=== PROBLEM DETAILS ===
From the line containing "DFF: 115 / 115 / 0.3026" onward to the last line of the data below, copy each line exactly and add nothing.

=== RECORDED DATA ===

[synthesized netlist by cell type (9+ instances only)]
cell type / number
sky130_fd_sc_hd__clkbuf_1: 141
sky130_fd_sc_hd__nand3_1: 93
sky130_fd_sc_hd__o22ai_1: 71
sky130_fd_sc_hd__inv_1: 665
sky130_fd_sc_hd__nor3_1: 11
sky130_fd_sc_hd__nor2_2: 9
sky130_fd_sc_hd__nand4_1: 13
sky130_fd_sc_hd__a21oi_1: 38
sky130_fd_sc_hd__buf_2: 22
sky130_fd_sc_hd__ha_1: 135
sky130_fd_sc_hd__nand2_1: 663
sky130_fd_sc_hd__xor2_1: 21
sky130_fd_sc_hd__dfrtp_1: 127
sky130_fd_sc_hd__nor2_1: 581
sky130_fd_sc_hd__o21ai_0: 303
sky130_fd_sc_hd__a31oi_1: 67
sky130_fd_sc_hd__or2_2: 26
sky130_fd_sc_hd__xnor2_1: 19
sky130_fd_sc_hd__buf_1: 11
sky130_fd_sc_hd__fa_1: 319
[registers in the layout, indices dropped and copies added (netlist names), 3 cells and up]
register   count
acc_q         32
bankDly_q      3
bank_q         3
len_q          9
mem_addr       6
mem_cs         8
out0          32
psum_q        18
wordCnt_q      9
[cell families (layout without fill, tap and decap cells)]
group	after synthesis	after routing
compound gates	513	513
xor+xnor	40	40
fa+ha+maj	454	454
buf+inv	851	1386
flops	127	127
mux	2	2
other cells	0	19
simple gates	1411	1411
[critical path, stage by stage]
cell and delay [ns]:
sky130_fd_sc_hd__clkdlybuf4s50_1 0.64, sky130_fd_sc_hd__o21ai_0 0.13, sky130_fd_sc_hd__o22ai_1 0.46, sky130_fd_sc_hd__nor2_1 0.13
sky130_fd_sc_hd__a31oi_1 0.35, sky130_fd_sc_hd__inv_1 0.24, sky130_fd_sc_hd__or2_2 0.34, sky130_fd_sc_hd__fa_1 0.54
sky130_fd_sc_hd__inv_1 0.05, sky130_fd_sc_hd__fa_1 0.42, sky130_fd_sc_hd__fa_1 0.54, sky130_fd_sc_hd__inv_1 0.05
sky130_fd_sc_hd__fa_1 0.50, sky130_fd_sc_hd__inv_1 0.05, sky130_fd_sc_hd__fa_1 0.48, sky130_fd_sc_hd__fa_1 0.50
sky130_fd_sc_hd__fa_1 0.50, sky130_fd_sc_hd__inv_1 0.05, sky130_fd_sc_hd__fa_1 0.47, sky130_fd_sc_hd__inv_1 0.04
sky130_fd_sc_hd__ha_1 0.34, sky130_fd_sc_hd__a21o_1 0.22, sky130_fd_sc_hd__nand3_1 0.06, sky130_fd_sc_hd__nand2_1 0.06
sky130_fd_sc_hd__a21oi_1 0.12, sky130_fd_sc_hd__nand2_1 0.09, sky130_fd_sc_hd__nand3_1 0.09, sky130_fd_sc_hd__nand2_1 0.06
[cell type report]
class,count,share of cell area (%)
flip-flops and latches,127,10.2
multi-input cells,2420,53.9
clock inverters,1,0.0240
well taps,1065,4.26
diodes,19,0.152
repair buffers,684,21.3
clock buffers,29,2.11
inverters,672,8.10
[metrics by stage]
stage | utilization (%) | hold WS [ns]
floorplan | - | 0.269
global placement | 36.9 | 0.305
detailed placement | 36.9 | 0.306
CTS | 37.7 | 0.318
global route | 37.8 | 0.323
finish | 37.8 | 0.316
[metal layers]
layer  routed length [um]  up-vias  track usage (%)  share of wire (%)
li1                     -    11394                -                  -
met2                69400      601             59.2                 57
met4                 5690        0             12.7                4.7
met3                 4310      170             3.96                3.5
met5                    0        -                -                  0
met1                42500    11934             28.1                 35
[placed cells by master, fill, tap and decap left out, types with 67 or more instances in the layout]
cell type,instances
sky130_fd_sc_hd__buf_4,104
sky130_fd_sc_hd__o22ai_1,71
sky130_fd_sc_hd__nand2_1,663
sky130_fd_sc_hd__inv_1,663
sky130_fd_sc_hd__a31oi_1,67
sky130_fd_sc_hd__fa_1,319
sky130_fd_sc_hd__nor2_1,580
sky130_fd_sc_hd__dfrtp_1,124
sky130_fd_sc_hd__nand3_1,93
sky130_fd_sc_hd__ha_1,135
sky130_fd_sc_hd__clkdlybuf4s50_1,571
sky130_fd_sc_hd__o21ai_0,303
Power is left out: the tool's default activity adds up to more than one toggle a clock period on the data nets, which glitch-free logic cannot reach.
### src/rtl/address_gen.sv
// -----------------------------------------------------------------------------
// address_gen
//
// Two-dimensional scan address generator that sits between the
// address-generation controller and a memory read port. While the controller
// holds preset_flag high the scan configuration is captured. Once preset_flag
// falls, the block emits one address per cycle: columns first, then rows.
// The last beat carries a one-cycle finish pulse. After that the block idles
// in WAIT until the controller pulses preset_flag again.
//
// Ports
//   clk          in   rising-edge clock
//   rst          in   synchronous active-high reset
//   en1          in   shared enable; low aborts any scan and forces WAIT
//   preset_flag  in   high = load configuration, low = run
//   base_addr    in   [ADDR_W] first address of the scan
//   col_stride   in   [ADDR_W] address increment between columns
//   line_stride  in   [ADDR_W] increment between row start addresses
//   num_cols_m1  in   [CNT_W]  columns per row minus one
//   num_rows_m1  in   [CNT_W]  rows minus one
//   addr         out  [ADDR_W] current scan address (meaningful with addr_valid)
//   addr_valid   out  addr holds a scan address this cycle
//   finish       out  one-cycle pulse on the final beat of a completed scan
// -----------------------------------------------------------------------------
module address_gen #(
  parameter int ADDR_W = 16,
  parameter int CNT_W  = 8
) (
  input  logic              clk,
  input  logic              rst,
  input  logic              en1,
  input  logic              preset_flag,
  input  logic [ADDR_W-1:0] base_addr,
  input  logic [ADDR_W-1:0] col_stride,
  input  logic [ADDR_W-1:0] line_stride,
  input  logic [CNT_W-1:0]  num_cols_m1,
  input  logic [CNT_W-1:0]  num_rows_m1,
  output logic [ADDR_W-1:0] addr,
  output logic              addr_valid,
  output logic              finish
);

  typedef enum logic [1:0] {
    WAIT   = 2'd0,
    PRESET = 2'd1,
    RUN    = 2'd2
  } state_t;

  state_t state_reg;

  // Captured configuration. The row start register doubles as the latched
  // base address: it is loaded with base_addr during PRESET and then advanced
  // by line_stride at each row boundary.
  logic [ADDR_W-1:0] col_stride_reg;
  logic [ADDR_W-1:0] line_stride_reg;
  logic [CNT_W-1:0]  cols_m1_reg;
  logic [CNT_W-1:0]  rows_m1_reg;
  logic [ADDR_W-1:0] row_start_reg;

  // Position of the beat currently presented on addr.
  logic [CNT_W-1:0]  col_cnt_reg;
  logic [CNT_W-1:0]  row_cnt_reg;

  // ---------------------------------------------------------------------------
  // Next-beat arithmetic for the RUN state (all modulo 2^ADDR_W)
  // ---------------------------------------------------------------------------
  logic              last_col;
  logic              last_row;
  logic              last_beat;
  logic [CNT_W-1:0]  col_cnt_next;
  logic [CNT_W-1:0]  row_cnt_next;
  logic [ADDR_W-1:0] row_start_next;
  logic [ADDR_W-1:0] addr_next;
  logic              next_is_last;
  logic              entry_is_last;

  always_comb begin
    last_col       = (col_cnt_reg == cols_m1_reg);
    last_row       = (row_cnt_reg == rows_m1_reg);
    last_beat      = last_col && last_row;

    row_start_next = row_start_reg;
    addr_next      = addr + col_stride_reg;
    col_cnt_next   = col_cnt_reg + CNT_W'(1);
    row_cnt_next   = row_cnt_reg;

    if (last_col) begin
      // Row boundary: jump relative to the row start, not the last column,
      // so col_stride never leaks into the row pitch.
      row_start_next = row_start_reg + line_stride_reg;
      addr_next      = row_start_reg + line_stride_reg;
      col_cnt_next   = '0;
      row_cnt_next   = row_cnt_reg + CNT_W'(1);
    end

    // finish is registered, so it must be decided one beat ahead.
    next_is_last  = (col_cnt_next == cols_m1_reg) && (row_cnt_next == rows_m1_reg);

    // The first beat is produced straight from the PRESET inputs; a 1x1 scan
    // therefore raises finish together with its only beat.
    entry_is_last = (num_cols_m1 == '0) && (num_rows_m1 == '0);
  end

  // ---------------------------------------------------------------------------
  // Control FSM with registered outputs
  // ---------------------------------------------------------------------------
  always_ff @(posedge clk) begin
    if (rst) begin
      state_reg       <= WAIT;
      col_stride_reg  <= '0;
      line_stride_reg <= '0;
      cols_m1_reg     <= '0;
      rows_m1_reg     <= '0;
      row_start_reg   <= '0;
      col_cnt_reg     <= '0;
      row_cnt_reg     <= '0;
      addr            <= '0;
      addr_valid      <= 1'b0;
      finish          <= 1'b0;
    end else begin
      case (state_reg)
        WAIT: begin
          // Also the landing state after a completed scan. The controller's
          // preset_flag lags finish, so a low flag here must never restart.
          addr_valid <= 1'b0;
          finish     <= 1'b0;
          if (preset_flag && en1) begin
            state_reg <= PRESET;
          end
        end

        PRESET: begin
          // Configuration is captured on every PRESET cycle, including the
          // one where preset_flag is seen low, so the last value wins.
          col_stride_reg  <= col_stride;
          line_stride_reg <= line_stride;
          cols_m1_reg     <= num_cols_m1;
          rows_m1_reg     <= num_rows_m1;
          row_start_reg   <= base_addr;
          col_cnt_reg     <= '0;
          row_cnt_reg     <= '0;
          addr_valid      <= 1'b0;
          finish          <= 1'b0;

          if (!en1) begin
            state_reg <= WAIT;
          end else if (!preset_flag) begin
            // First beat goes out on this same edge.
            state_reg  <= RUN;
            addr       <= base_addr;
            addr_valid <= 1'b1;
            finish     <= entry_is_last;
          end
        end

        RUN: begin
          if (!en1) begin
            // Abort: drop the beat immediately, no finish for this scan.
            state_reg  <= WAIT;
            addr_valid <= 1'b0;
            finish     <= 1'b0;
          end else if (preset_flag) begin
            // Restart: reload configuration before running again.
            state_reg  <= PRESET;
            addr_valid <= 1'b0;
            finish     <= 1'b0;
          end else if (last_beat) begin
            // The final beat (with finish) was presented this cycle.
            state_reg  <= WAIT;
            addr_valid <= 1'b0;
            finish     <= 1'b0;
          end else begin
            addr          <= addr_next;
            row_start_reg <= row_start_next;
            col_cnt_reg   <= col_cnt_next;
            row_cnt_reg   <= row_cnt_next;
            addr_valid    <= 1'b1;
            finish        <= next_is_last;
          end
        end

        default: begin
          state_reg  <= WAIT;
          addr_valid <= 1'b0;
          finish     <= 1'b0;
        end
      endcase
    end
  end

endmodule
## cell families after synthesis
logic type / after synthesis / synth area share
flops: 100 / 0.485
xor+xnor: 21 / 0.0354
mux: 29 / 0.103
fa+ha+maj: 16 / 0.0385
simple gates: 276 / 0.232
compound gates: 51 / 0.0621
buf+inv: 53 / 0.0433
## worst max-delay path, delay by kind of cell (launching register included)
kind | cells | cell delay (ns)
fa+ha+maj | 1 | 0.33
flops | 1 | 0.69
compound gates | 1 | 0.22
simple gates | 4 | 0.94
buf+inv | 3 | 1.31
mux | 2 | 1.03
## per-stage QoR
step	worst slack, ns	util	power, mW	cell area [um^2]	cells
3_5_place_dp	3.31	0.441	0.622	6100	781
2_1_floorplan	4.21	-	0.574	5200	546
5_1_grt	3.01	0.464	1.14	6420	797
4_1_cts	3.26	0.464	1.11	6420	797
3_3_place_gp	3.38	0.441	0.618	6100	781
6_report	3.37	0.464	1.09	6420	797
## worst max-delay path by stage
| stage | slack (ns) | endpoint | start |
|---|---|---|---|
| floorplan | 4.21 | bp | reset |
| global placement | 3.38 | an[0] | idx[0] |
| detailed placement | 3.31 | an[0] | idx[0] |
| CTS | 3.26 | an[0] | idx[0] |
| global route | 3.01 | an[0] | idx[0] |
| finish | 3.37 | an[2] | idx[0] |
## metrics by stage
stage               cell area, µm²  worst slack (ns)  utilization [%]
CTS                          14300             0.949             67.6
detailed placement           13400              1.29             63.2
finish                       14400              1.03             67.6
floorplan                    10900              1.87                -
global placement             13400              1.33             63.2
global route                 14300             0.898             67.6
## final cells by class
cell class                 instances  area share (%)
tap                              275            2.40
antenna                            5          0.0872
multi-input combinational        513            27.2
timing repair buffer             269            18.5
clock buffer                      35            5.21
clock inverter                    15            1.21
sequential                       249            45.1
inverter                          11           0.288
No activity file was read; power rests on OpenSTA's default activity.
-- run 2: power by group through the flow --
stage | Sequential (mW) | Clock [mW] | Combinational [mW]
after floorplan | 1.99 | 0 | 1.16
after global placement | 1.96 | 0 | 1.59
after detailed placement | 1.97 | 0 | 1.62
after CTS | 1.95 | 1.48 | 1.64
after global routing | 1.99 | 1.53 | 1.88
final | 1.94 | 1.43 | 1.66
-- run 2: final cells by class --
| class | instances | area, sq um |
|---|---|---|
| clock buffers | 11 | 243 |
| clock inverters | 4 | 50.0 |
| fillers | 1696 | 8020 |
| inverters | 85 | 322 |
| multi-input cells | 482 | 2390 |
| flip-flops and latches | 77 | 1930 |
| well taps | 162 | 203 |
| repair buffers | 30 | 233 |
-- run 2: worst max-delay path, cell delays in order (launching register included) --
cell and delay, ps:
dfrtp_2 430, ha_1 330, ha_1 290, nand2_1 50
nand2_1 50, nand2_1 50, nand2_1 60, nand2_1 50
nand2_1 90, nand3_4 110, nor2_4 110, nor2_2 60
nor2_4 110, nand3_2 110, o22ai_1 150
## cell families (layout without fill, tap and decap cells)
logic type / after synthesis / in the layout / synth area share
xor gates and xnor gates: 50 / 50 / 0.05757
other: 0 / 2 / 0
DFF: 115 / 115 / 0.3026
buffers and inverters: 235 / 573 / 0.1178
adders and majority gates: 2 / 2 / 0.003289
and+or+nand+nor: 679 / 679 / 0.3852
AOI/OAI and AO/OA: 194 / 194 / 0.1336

=== OUTPUT OF THE EXERCISE ===
DFF: 115 / 115 / 0.3026
buffers and inverters: 235 / 573 / 0.1178
adders and majority gates: 2 / 2 / 0.003289
and+or+nand+nor: 679 / 679 / 0.3852
AOI/OAI and AO/OA: 194 / 194 / 0.1336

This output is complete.